### What to work on
Reproduce all lines of the listing below in which the word "class" occurs.

### Dataset records
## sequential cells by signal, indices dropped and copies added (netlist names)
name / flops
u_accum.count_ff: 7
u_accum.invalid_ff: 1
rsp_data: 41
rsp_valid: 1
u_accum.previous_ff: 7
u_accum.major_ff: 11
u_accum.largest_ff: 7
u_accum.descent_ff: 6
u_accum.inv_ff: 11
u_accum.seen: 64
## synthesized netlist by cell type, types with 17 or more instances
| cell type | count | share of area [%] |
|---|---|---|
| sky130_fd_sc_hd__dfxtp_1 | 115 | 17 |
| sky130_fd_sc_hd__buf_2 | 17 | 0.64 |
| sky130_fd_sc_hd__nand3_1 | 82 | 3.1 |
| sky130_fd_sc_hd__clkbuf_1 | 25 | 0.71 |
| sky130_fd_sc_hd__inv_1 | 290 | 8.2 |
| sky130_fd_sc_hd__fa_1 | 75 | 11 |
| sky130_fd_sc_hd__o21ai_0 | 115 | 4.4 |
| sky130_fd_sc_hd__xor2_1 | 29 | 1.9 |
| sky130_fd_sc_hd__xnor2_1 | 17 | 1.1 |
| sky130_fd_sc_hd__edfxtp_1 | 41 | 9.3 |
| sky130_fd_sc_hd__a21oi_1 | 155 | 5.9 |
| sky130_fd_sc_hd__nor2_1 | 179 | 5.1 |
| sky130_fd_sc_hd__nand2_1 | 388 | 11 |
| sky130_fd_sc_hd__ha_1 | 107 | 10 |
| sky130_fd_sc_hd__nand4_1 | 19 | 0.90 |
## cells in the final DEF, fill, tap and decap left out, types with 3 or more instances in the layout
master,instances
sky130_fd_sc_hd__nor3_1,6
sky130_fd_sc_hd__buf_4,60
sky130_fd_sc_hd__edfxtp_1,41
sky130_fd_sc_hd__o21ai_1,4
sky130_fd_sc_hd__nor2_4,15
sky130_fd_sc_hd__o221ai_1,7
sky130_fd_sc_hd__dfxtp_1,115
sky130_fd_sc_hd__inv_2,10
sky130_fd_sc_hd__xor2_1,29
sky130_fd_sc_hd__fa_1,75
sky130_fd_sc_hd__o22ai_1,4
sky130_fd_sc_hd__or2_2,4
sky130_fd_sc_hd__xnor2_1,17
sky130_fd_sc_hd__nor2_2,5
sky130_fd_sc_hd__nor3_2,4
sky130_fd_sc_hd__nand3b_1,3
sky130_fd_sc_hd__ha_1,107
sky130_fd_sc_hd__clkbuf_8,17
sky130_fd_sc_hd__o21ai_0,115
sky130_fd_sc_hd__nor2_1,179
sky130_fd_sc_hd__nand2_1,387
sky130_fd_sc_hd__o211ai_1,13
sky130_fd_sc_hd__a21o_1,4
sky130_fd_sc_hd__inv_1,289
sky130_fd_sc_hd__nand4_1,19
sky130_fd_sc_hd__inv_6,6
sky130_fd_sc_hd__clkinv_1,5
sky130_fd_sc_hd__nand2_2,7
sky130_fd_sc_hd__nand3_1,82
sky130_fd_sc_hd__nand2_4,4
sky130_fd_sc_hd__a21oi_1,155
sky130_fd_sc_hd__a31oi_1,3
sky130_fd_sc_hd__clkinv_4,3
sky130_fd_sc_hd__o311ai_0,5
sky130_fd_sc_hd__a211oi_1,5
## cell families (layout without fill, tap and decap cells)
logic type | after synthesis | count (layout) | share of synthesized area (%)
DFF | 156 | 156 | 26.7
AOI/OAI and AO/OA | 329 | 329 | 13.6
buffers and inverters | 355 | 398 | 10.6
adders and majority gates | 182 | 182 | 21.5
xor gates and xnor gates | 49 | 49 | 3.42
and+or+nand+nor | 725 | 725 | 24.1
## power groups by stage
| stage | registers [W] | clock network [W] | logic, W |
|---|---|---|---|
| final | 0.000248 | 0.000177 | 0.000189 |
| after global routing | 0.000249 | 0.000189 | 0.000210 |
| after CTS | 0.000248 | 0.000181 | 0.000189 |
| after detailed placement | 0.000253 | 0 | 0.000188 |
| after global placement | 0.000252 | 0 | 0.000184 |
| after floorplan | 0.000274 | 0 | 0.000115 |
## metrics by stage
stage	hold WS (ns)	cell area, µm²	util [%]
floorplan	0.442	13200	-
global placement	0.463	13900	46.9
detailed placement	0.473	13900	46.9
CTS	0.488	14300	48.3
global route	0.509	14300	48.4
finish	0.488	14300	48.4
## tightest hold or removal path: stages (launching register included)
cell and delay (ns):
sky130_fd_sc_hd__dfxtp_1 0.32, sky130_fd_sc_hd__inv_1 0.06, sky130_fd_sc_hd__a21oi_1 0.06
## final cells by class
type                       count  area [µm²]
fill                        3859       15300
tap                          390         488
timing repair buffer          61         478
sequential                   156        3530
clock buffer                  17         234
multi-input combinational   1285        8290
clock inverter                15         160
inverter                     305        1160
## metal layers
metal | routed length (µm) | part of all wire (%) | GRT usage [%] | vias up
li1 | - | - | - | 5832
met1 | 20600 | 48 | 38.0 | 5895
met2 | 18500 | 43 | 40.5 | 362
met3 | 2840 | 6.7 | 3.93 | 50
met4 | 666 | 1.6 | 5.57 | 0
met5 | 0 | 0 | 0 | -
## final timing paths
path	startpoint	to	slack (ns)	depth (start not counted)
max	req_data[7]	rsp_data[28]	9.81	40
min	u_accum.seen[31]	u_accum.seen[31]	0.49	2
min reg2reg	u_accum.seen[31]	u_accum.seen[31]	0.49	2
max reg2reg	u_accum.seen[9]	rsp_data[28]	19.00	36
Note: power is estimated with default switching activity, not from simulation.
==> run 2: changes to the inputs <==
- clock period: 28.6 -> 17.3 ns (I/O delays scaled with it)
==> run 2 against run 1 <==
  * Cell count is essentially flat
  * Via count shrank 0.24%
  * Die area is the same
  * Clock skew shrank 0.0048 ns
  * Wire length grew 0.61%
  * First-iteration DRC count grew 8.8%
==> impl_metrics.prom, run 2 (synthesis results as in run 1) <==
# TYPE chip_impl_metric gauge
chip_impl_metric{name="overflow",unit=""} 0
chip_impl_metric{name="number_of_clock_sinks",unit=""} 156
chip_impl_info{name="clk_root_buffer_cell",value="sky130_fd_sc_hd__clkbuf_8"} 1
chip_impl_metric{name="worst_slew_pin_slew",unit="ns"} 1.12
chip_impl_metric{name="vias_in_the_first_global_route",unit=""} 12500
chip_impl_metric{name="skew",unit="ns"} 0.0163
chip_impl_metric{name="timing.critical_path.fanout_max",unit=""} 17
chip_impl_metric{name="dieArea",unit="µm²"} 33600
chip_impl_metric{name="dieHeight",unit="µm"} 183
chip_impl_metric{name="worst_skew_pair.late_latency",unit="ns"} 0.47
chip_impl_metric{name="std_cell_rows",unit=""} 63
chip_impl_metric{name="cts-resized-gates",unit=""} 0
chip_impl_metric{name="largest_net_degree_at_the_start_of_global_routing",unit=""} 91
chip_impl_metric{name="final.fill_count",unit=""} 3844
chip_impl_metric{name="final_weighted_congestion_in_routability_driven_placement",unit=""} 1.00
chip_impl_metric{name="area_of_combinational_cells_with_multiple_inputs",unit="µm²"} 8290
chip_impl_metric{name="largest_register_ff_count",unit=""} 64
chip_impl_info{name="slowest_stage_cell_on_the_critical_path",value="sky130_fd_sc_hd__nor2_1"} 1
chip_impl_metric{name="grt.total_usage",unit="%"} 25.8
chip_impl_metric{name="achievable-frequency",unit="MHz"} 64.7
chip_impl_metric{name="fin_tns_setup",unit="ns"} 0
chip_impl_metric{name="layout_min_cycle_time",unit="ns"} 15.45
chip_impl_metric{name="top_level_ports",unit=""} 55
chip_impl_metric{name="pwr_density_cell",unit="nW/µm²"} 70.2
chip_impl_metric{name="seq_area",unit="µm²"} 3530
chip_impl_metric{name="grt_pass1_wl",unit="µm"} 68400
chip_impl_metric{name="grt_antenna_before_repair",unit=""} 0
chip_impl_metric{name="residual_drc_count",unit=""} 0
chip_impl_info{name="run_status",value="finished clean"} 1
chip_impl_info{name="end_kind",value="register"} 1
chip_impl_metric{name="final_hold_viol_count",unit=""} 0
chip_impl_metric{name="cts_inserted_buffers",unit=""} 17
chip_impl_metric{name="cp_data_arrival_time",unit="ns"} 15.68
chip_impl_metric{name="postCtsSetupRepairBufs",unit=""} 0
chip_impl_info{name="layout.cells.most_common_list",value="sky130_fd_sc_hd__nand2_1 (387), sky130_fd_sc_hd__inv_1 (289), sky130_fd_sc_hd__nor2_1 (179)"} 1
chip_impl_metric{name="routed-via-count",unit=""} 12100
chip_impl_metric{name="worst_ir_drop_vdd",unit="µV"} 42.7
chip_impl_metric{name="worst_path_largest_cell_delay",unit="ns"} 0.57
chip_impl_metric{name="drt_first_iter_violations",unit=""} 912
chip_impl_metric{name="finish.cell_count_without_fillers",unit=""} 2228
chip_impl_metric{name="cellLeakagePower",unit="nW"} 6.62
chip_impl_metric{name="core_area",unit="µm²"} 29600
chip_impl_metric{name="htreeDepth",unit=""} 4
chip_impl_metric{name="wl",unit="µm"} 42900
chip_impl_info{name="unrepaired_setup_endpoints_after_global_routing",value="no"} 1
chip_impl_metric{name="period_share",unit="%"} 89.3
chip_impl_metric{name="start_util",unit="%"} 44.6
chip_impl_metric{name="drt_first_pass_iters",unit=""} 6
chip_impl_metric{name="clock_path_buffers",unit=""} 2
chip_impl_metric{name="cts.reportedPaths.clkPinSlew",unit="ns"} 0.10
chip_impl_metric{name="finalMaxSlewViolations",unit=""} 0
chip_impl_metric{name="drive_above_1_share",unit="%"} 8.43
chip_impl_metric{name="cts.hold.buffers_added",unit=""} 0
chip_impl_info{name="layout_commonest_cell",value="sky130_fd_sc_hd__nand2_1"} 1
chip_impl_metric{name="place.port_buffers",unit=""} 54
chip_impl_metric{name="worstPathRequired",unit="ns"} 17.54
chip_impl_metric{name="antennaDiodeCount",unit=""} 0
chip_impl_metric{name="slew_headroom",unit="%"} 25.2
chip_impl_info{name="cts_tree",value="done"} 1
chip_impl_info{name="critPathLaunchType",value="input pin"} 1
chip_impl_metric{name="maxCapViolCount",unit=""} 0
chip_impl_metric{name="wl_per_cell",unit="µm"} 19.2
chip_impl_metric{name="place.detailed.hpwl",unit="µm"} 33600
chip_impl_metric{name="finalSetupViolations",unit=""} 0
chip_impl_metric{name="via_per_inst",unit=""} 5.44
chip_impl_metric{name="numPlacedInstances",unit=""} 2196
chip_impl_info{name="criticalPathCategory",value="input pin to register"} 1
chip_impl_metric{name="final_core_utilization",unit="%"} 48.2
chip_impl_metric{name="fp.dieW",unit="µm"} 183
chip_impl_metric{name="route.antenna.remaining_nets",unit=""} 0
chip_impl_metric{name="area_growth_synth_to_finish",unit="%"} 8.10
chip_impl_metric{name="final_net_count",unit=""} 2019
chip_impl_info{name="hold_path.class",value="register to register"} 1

### Answer section
## final cells by class
chip_impl_info{name="hold_path.class",value="register to register"} 1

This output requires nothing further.